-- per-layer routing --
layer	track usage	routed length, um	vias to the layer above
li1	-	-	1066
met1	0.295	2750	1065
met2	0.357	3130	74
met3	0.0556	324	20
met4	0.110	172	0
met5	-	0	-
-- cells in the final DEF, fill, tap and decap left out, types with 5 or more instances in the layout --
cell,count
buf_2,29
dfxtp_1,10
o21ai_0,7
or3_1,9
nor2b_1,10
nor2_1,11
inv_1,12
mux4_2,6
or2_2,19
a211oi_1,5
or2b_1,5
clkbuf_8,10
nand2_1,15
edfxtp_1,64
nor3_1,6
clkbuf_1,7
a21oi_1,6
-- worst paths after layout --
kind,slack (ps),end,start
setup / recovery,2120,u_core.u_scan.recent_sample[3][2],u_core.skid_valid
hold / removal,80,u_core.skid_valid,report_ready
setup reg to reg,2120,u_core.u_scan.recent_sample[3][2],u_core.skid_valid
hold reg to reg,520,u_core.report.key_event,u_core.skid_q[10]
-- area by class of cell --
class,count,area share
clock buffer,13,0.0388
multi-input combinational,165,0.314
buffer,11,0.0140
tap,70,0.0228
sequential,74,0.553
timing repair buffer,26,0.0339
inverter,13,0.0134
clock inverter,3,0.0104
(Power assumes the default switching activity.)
--- config.mk ---
export PLATFORM = sky130hd
export DESIGN_NAME = prefixed_string_stream_parser_core
export DESIGN_NICKNAME = d
export VERILOG_FILES = /design/src/rtl/psp_pkg.sv /design/src/rtl/psp_front.sv /design/src/rtl/psp_back.sv /design/src/rtl/prefixed_string_stream_parser_core.sv
export SDC_FILE = /design/constraint.sdc
export NUM_CORES = 1
export LEC_CHECK = 0
export BUFFER_PORTS_ARGS = -buffer_cell sky130_fd_sc_hd__buf_2
export CAP_MARGIN = 20
export CORE_ASPECT_RATIO = 0.8
export CORE_MARGIN = 8
export CORE_UTILIZATION = 35
export DETAILED_ROUTE_END_ITERATION = 12
export PLACE_DENSITY = 0.53
export RECOVER_POWER = 50
export REMOVE_ABC_BUFFERS = 1
export SKIP_LAST_GASP = 1
export SLEW_MARGIN = 20
export SYNTH_ARGS = -nofsm -noshare
export SYNTH_HDL_FRONTEND = slang
export SYNTH_SLANG_ARGS = --single-unit
--- constraint.sdc ---
create_clock -name clock -period 5.3 [get_ports clock]
set_clock_uncertainty 0.05 [all_clocks]
set_input_delay 0.265 -clock clock [delete_from_list [all_inputs] [get_ports clock]]
set_output_delay 0.265 -clock clock [all_outputs]
set_load 0.02 [all_outputs]
--- src/rtl/psp_pkg.sv ---
package psp_pkg;

   // Input transaction: one stream byte or an end-of-buffer marker
   typedef struct packed {
      logic [7:0] data_byte;
      logic       buffer_end;
   } req_type;

   // Result transaction
   typedef struct packed {
      logic [7:0] out_byte;
      logic       has_byte;
      logic       string_end;
      logic [1:0] status;
   } rsp_type;

   // Status codes
   localparam logic [1:0] STATUS_OK         = 2'd0;
   localparam logic [1:0] STATUS_BAD_HEADER = 2'd1;
   localparam logic [1:0] STATUS_OVERFLOW   = 2'd2;
   localparam logic [1:0] STATUS_END        = 2'd3;

   // Header bytes
   localparam logic [7:0] HDR_EMPTY  = 8'h00;
   localparam logic [7:0] HDR_LENGTH = 8'h0B;
   localparam logic [7:0] CTRL_LIMIT = 8'h20;

   // ULEB128 group size
   localparam int LEB_GROUP_BITS = 7;

   // One queue entry: the results caused by one input byte (one or two)
   typedef struct packed {
      logic    two;
      rsp_type first;
      rsp_type second;
   } entry_type;

   // Front to back: push of one entry
   typedef struct packed {
      logic      push;
      entry_type entry;
   } push_type;

   // Result queue between front and back
   localparam int QUEUE_DEPTH    = 4;
   localparam int QUEUE_PTR_BITS = $clog2(QUEUE_DEPTH);
   localparam int QUEUE_CNT_BITS = $clog2(QUEUE_DEPTH + 1);

endpackage

--- src/rtl/psp_front.sv ---
module psp_front
   import psp_pkg::*;
#(
   parameter int LENGTH_BITS = 32
) (
   input  logic     clock,
   input  logic     reset,
   input  logic     req_valid,
   output logic     req_stall,
   input  req_type  req_data,
   input  logic     space,
   output push_type push_req
);

   typedef enum logic [3:0] {
      MODE_IDLE = 4'b0001,
      MODE_LEN  = 4'b0010,
      MODE_PAY  = 4'b0100,
      MODE_RAW  = 4'b1000
   } mode_type;

   localparam logic [5:0] LEN_LIMIT = 6'(LENGTH_BITS);
   localparam logic [5:0] GROUP     = 6'(LEB_GROUP_BITS);

   mode_type               mode_ff, mode_in;
   logic [LENGTH_BITS-1:0] len_ff, len_in;
   logic [2:0]             step_ff, step_in;
   logic [LENGTH_BITS-1:0] left_ff, left_in;

   logic                   accept;
   logic [7:0]             b;
   logic                   hdr_emit;
   rsp_type                hdr_rsp;
   mode_type               hdr_mode;
   logic [5:0]             shift_amt;
   logic [5:0]             next_bits;
   logic [LENGTH_BITS-1:0] group_ext;
   logic [LENGTH_BITS-1:0] acc_new;

   assign req_stall = !space;
   assign accept    = req_valid && space;
   assign b         = req_data.data_byte;

   // Header decode, shared by idle state and raw-string termination
   always_comb begin
      hdr_emit = 1'b1;
      hdr_rsp  = '0;
      hdr_mode = MODE_IDLE;
      if (b == HDR_EMPTY) begin
         hdr_rsp.string_end = 1'b1;
      end else if (b == HDR_LENGTH) begin
         hdr_emit = 1'b0;
         hdr_mode = MODE_LEN;
      end else if (b < CTRL_LIMIT) begin
         hdr_rsp.status = STATUS_BAD_HEADER;
      end else begin
         hdr_rsp.out_byte = b;
         hdr_rsp.has_byte = 1'b1;
         hdr_mode         = MODE_RAW;
      end
   end

   // Length group placement and overflow bound
   assign shift_amt = {3'b000, step_ff} * GROUP;
   assign next_bits = ({3'b000, step_ff} + 6'd1) * GROUP;
   assign group_ext = LENGTH_BITS'(b[LEB_GROUP_BITS-1:0]);
   assign acc_new   = len_ff | (group_ext << shift_amt);

   // Parser mode update and result generation
   always_comb begin
      mode_in  = mode_ff;
      len_in   = len_ff;
      step_in  = step_ff;
      left_in  = left_ff;
      push_req = '0;
      case (mode_ff)
         MODE_IDLE: begin
            if (req_data.buffer_end) begin
               push_req.push               = 1'b1;
               push_req.entry.first.status = STATUS_END;
            end else begin
               push_req.push        = hdr_emit;
               push_req.entry.first = hdr_rsp;
               mode_in              = hdr_mode;
               if (b == HDR_LENGTH) begin
                  len_in  = '0;
                  step_in = '0;
               end
            end
         end
         MODE_LEN: begin
            if (req_data.buffer_end) begin
               mode_in                     = MODE_IDLE;
               push_req.push               = 1'b1;
               push_req.entry.first.status = STATUS_END;
            end else begin
               len_in = acc_new;
               if (!b[7]) begin
                  if (acc_new == '0) begin
                     mode_in                         = MODE_IDLE;
                     push_req.push                   = 1'b1;
                     push_req.entry.first.string_end = 1'b1;
                  end else begin
                     left_in = acc_new;
                     mode_in = MODE_PAY;
                  end
               end else begin
                  step_in = step_ff + 3'd1;
                  if (next_bits >= LEN_LIMIT) begin
                     mode_in                     = MODE_IDLE;
                     push_req.push               = 1'b1;
                     push_req.entry.first.status = STATUS_OVERFLOW;
                  end
               end
            end
         end
         MODE_PAY: begin
            push_req.push = 1'b1;
            if (req_data.buffer_end) begin
               mode_in                     = MODE_IDLE;
               push_req.entry.first.status = STATUS_END;
            end else begin
               left_in                       = left_ff - LENGTH_BITS'(1);
               push_req.entry.first.out_byte = b;
               push_req.entry.first.has_byte = 1'b1;
               if (left_ff == LENGTH_BITS'(1)) begin
                  mode_in                         = MODE_IDLE;
                  push_req.entry.first.string_end = 1'b1;
               end
            end
         end
         MODE_RAW: begin
            push_req.push = 1'b1;
            if (req_data.buffer_end) begin
               mode_in                         = MODE_IDLE;
               push_req.entry.first.string_end = 1'b1;
            end else if (b < CTRL_LIMIT) begin
               // close the string, then treat the byte as a header
               push_req.entry.first.string_end = 1'b1;
               push_req.entry.two              = hdr_emit;
               push_req.entry.second           = hdr_rsp;
               mode_in                         = hdr_mode;
               if (b == HDR_LENGTH) begin
                  len_in  = '0;
                  step_in = '0;
               end
            end else begin
               push_req.entry.first.out_byte = b;
               push_req.entry.first.has_byte = 1'b1;
            end
         end
         default: begin
            mode_in = MODE_IDLE;
         end
      endcase
      if (!accept) begin
         mode_in       = mode_ff;
         len_in        = len_ff;
         step_in       = step_ff;
         left_in       = left_ff;
         push_req.push = 1'b0;
      end
   end

   always_ff @(posedge clock) begin
      if (reset) begin
         mode_ff <= MODE_IDLE;
         len_ff  <= '0;
         step_ff <= '0;
         left_ff <= '0;
      end else begin
         mode_ff <= mode_in;
         len_ff  <= len_in;
         step_ff <= step_in;
         left_ff <= left_in;
      end
   end

`ifndef NO_ASSERTIONS
   // payload mode always has bytes still to come
   a_pay_left: assert property (@(posedge clock) disable iff (reset)
      mode_ff == MODE_PAY |-> left_ff != '0)
      else $error("payload mode with zero bytes left");

   // the length group never starts at or beyond the length width
   a_shift_range: assert property (@(posedge clock) disable iff (reset)
      mode_ff == MODE_LEN |-> shift_amt < LEN_LIMIT)
      else $error("length shift beyond width");

   // nothing is pushed without room in the queue
   a_push_space: assert property (@(posedge clock) disable iff (reset)
      push_req.push |-> space)
      else $error("push into full queue");
`endif

endmodule

--- src/rtl/psp_back.sv ---
module psp_back
   import psp_pkg::*;
(
   input  logic     clock,
   input  logic     reset,
   input  push_type push_req,
   output logic     space,
   output logic     rsp_valid,
   input  logic     rsp_stall,
   output rsp_type  rsp_data
);

   entry_type                 queue_mem [QUEUE_DEPTH];
   logic [QUEUE_PTR_BITS-1:0] head_ff, head_in;
   logic [QUEUE_PTR_BITS-1:0] tail_ff, tail_in;
   logic [QUEUE_CNT_BITS-1:0] count_ff, count_in;
   logic                      second_ff, second_in;
   logic                      rsp_valid_ff, rsp_valid_in;
   rsp_type                   rsp_data_ff, rsp_data_in;

   entry_type                 head_entry;
   logic                      load;
   logic                      pop;

   assign space      = count_ff != QUEUE_CNT_BITS'(QUEUE_DEPTH);
   assign head_entry = queue_mem[head_ff];
   assign rsp_valid  = rsp_valid_ff;
   assign rsp_data   = rsp_data_ff;

   // Output register: take the next result when empty or being taken
   always_comb begin
      load         = !rsp_valid_ff || !rsp_stall;
      pop          = 1'b0;
      second_in    = second_ff;
      rsp_valid_in = rsp_valid_ff;
      rsp_data_in  = rsp_data_ff;
      if (load) begin
         rsp_valid_in = count_ff != '0;
         if (count_ff != '0) begin
            if (second_ff) begin
               rsp_data_in = head_entry.second;
               second_in   = 1'b0;
               pop         = 1'b1;
            end else begin
               rsp_data_in = head_entry.first;
               if (head_entry.two) begin
                  second_in = 1'b1;
               end else begin
                  pop = 1'b1;
               end
            end
         end
      end
   end

   // Queue pointers
   always_comb begin
      head_in  = pop ? head_ff + QUEUE_PTR_BITS'(1) : head_ff;
      tail_in  = push_req.push ? tail_ff + QUEUE_PTR_BITS'(1) : tail_ff;
      count_in = count_ff + QUEUE_CNT_BITS'(push_req.push) - QUEUE_CNT_BITS'(pop);
   end

   always_ff @(posedge clock) begin
      if (push_req.push) begin
         queue_mem[tail_ff] <= push_req.entry;
      end
      rsp_data_ff <= rsp_data_in;
   end

   always_ff @(posedge clock) begin
      if (reset) begin
         head_ff      <= '0;
         tail_ff      <= '0;
         count_ff     <= '0;
         second_ff    <= 1'b0;
         rsp_valid_ff <= 1'b0;
      end else begin
         head_ff      <= head_in;
         tail_ff      <= tail_in;
         count_ff     <= count_in;
         second_ff    <= second_in;
         rsp_valid_ff <= rsp_valid_in;
      end
   end

`ifndef NO_ASSERTIONS
   // fill level stays within the queue
   a_count_bound: assert property (@(posedge clock) disable iff (reset)
      count_ff <= QUEUE_CNT_BITS'(QUEUE_DEPTH))
      else $error("queue overfilled");

   // a pending second result always has its entry at the head
   a_second_entry: assert property (@(posedge clock) disable iff (reset)
      second_ff |-> count_ff != '0 && head_entry.two)
      else $error("second result without entry");

   // pointers and fill level agree
   a_ptr_count: assert property (@(posedge clock) disable iff (reset)
      (count_ff == '0 || count_ff == QUEUE_CNT_BITS'(QUEUE_DEPTH)) |-> head_ff == tail_ff)
      else $error("queue pointers inconsistent");
`endif

endmodule

--- src/rtl/prefixed_string_stream_parser_core.sv ---
// Length-prefixed string stream parser.
// req channel: one transaction per stream byte (data_byte), or an
//   end-of-buffer marker (buffer_end set, data_byte ignored).
// rsp channel: one transaction per string character, string end marker or
//   status; a control byte that closes a raw string and is not a length
//   header gives two transactions.
// Throughput: one request transaction per cycle while the result side keeps
//   up; a byte with two results holds the result side for both of them and the
//   four-entry result queue absorbs it. The single result register, moving
//   one transaction per cycle while rsp_stall is low, sets the sustained rate.
// Path: a result is written into the queue and then registered in the output
//   register, also when the queue is empty.
// Stall: a stalled result holds in the output register; the parser keeps
//   taking bytes until the queue is full, then raises req_stall.
// Reset: synchronous; the parser waits for a header, the queue is empty and
//   rsp_valid is low.
module prefixed_string_stream_parser_core
   import psp_pkg::*;
#(
   parameter int LENGTH_BITS = 32
) (
   input  logic    clock,
   input  logic    reset,
   input  logic    req_valid,
   output logic    req_stall,
   input  req_type req_data,
   output logic    rsp_valid,
   input  logic    rsp_stall,
   output rsp_type rsp_data
);

   push_type push_req;
   logic     space;

   psp_front #(
      .LENGTH_BITS(LENGTH_BITS)
   ) u_front (
      .clock    (clock),
      .reset    (reset),
      .req_valid(req_valid),
      .req_stall(req_stall),
      .req_data (req_data),
      .space    (space),
      .push_req (push_req)
   );

   psp_back u_back (
      .clock    (clock),
      .reset    (reset),
      .push_req (push_req),
      .space    (space),
      .rsp_valid(rsp_valid),
      .rsp_stall(rsp_stall),
      .rsp_data (rsp_data)
   );

endmodule
==> impl_metrics.py <==
metrics = {
    "sta": {
        "slew_headroom_pct": -51.4,
        "rsz0062_at_grt": "no",
        "fmax_ghz": 0.203,
        "slew_viol_final": 42,
        "tightestPinTransition_ns": 2.24,
        "finalCritPeriodShare_pct": 93.0,
        "hold_viol_final": 0,
        "fin_crit_ns": 4.93,
        "setup_violations": 0,
    },
    "critical_path": {
        "timing.rr.end": "u_back.count_ff[1]",
        "critPathMaxFanout": 14,
        "timing.reg2reg.setup_slack_ns": 0.37,
        "crit_slowest_cell": "a2111oi_0",
        "setup.worst_path.end_class": "flip-flop",
        "worst_ep_arrival_time_ns": 5.17,
        "reg2reg_depth": 16,
        "cp_slowest_stage_delay_ns": 0.67,
        "required_ns": 5.54,
        "rr_startpoint": "u_front.step_ff[0]",
        "start_kind": "flip-flop",
        "path_class": "flip-flop to flip-flop",
        "path_cells": "and2_1 -> nand2_1 -> fa_1 -> inv_1 -> ha_1 -> nand2_1 -> nor3b_1 -> a2111oi_0 -> a21boi_0 -> o31a_1 -> inv_1 -> ha_1 -> inv_1 -> ha_1 -> fa_1 -> nor2b_1",
    },
    "grt": {
        "grt_max_degree": 82,
        "grt_pass1_wl_mm": 37.3,
        "track_usage_pct": 15.1,
        "grt_overflow": 0,
        "antenna_found_initial": 0,
        "grt_pass1_vias": 6350,
    },
    "clock_network": {
        "cts_buffers": 17,
        "cts_tree": "done",
        "clock_path_buffers": 2,
        "cts_htree_levels": 4,
        "cts_resized": 0,
        "cts-root-buf": "clkbuf_16",
        "post-cts-setup-buffer-count": 0,
        "cts_sinks": 190,
        "clkLatencyLatePin_ns": 0.44,
        "path_clk_slew_ns": 0.08,
        "hold_buffers": 0,
    },
    "synthesis": {
        "synth_area_um2": 9070,
        "synth_top_family_by_area": "simple AND/OR/NAND/NOR gates",
        "synth_edf_count": 108,
        "synthTopCellsByArea": "edfxtp_1, dfxtp_1, mux4_2",
        "yosysSeqAreaShare_pct": 53.8,
        "synth_mux_area_share_pct": 6.88,
        "ys_async_sr_fraction_pct": 0,
        "synth_fa_ha_area_share_pct": 2.45,
        "synth_top_area_share_pct": 35.7,
        "ys_ff_latch": 190,
        "synth-compound-area-share_pct": 15.4,
        "ys_types": 85,
        "synthXorXnorAreaFrac_pct": 0.869,
        "ys.flop_type": "edfxtp_1",
        "syn_inst": 817,
        "avgSynthCellArea_um2": 11.1,
        "synth_top_area_cell": "edfxtp_1",
        "yosys.area_share.simple_pct": 17.0,
        "yosysWarnings": 0,
    },
    "routing": {
        "dr.pass1.iters": 4,
        "dr_total_vias": 6555,
        "drtAntennaViolNets": 0,
        "wirelength_mm": 23.4,
        "drtIter0Drc": 718,
        "wl_per_cell_um": 19.5,
        "drc": 0,
        "via_per_inst": 5.47,
    },
    "power_and_ir_drop": {
        "irDropWorstVdd_v": 0.000268,
        "p_total_uw": 4000,
        "p_leak_uw": 0.00358,
        "powerDensity_nw_per_um2": 391,
    },
    "floorplan": {
        "core_area_um2": 25400,
        "rows": 52,
        "die_w_um": 196,
        "start_util_pct": 35.8,
        "dieArea_um2": 31400,
        "boundaryPins": 27,
        "fp.dieH_um": 160,
    },
    "hold_path": {
        "whs_endpoint": "u_back.rsp_valid",
        "hold_path.class": "primary input to flip-flop",
        "holdPathStages": 3,
        "holdCritStartpoint": "rsp_stall",
    },
    "place": {
        "gp_routability_congestion": 0.829,
        "dp_hpwl_mm": 15.8,
        "port-buffer-count": 26,
        "placed_area_um2": 9640,
    },
    "final_layout": {
        "synthToLayoutAreaGrowth_pct": 12.5,
        "drive_above_1_share_pct": 12.1,
        "utilization_pct": 40.2,
        "diodes": 0,
        "fin_area_um2": 10200,
        "layout.nets": 891,
    },
    "outcome": {
        "violations": "capacitance limit, slew limit",
        "status": "finished with violations",
    },
    "run": {
        "cap_violations": 2,
    },
}
-- area by class of cell --
cell class,instances,area [µm²]
Fill cell,2442,15200
Sequential cell,190,4880
Multi-Input combinational cell,586,3960
Clock buffer,17,425
Tap cell,324,405
Clock inverter,15,220
Timing Repair Buffer,41,218
Inverter,26,97.6
-- flip-flops by register name, summed over array words and instances (netlist names), named ones only --
register / flops
u_front.len_ff: 32
u_front.step_ff: 3
u_back.count_ff: 3
u_front.mode_ff: 4
u_back.second_ff: 1
u_back.head_ff: 2
u_back.rsp_valid: 1
u_front.left_ff: 32
u_back.queue_mem: 96
u_back.tail_ff: 2
u_back.rsp_data: 12
-- stage by stage --
stage / hold WS [ns] / instances / setup WS [ns] / TNS, ns
after floorplan: 0.280 / 802 / -0.193 / -3.50
after global placement: 0.407 / 1167 / 0.655 / 0
after detailed placement: 0.410 / 1167 / 0.473 / 0
after CTS: 0.0185 / 1199 / 0.444 / 0
after global routing: 0.0197 / 1199 / 0.0555 / 0
final: 0.0324 / 1199 / 0.372 / 0
-- logic make-up after synthesis --
group	after synthesis
AND/OR/NAND/NOR	301
AO/OA/AOI/OAI	192
flip-flops	190
buffers and inverters	76
multiplexers	32
adder cells (fa/ha/maj)	16
XOR/XNOR	9
other	1
-- where the power goes --
group	internal (µW)	switching, µW	total (µW)
clock network	702	673	1380
registers	1770	117	1890
logic	305	423	729
-- cell usage in the layout, fill, tap and decap left out, types with 5 or more instances in the layout --
cell / count
o211ai_1: 5
and2_1: 7
mux2i_1: 5
and2_0: 8
ha_1: 13
nor2_1: 83
conb_1: 36
buf_4: 13
nor3_1: 23
edfxtp_1: 108
buf_2: 12
o32ai_1: 9
or3_1: 8
nor2b_1: 14
o31ai_1: 6
mux4_2: 24
a32oi_1: 10
and3_1: 7
inv_1: 26
a211oi_1: 10
a31oi_1: 8
a21oi_1: 58
a22oi_1: 16
clkbuf_1: 16
nand3_1: 19
nand2_1: 75
o21ai_0: 23
nor4_1: 16
xnor2_1: 8
or4_1: 6
dfxtp_1: 82
clkbuf_16: 17
-- per-layer routing --
layer	part of all wire, %	vias up	track usage [%]	wire length (µm)
met5	0	-	0	0
met4	1.4	0	4.58	336
met3	5.3	22	3.00	1240
met2	42	187	20.9	9820
met1	51	3190	23.0	12000
li1	-	3156	-	-
-- critical path, delay by kind of cell (launching register included) --
kind	cells	cell delay, ns
AND/OR/NAND/NOR	5	0.96
adder cells (fa/ha/maj)	5	1.61
AO/OA/AOI/OAI	3	1.36
flip-flops	1	0.63
buffers and inverters	3	0.18
-- cells in the mapped netlist, types with 10 or more instances --
master    number
nand3_1       19
nor3_1        23
dfxtp_1       82
nor4_1        16
nand2_1       75
clkbuf_1      26
inv_1         26
ha_1          13
a32oi_1       10
o21ai_0       22
a211oi_1      10
mux4_2        24
nor2_1        83
buf_2         10
a21oi_1       58
a22oi_1       16
nor2b_1       14
edfxtp_1     108
and2_1        15
buf_1         10
-- worst max-delay path by stage --
stage	slack, ns	from	endpoint	depth (start not counted)
after floorplan	-0.19	u_front.mode_ff[2]	u_back.count_ff[2]	12
after global placement	0.65	u_front.step_ff[0]	u_back.count_ff[1]	16
after detailed placement	0.47	u_front.step_ff[0]	u_back.count_ff[1]	16
after CTS	0.44	u_front.step_ff[0]	u_back.count_ff[1]	16
after global routing	0.06	u_front.step_ff[1]	u_back.count_ff[1]	16
final	0.37	u_front.step_ff[0]	u_back.count_ff[1]	16
No activity file was read; power rests on OpenSTA's default activity.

#### PROBLEM
Please reproduce, exactly as written, the lines of the records from the first line through the one containing "setup reg to".

#### EXERCISE OUTPUT
-- per-layer routing --
layer	track usage	routed length, um	vias to the layer above
li1	-	-	1066
met1	0.295	2750	1065
met2	0.357	3130	74
met3	0.0556	324	20
met4	0.110	172	0
met5	-	0	-
-- cells in the final DEF, fill, tap and decap left out, types with 5 or more instances in the layout --
cell,count
buf_2,29
dfxtp_1,10
o21ai_0,7
or3_1,9
nor2b_1,10
nor2_1,11
inv_1,12
mux4_2,6
or2_2,19
a211oi_1,5
or2b_1,5
clkbuf_8,10
nand2_1,15
edfxtp_1,64
nor3_1,6
clkbuf_1,7
a21oi_1,6
-- worst paths after layout --
kind,slack (ps),end,start
setup / recovery,2120,u_core.u_scan.recent_sample[3][2],u_core.skid_valid
hold / removal,80,u_core.skid_valid,report_ready
setup reg to reg,2120,u_core.u_scan.recent_sample[3][2],u_core.skid_valid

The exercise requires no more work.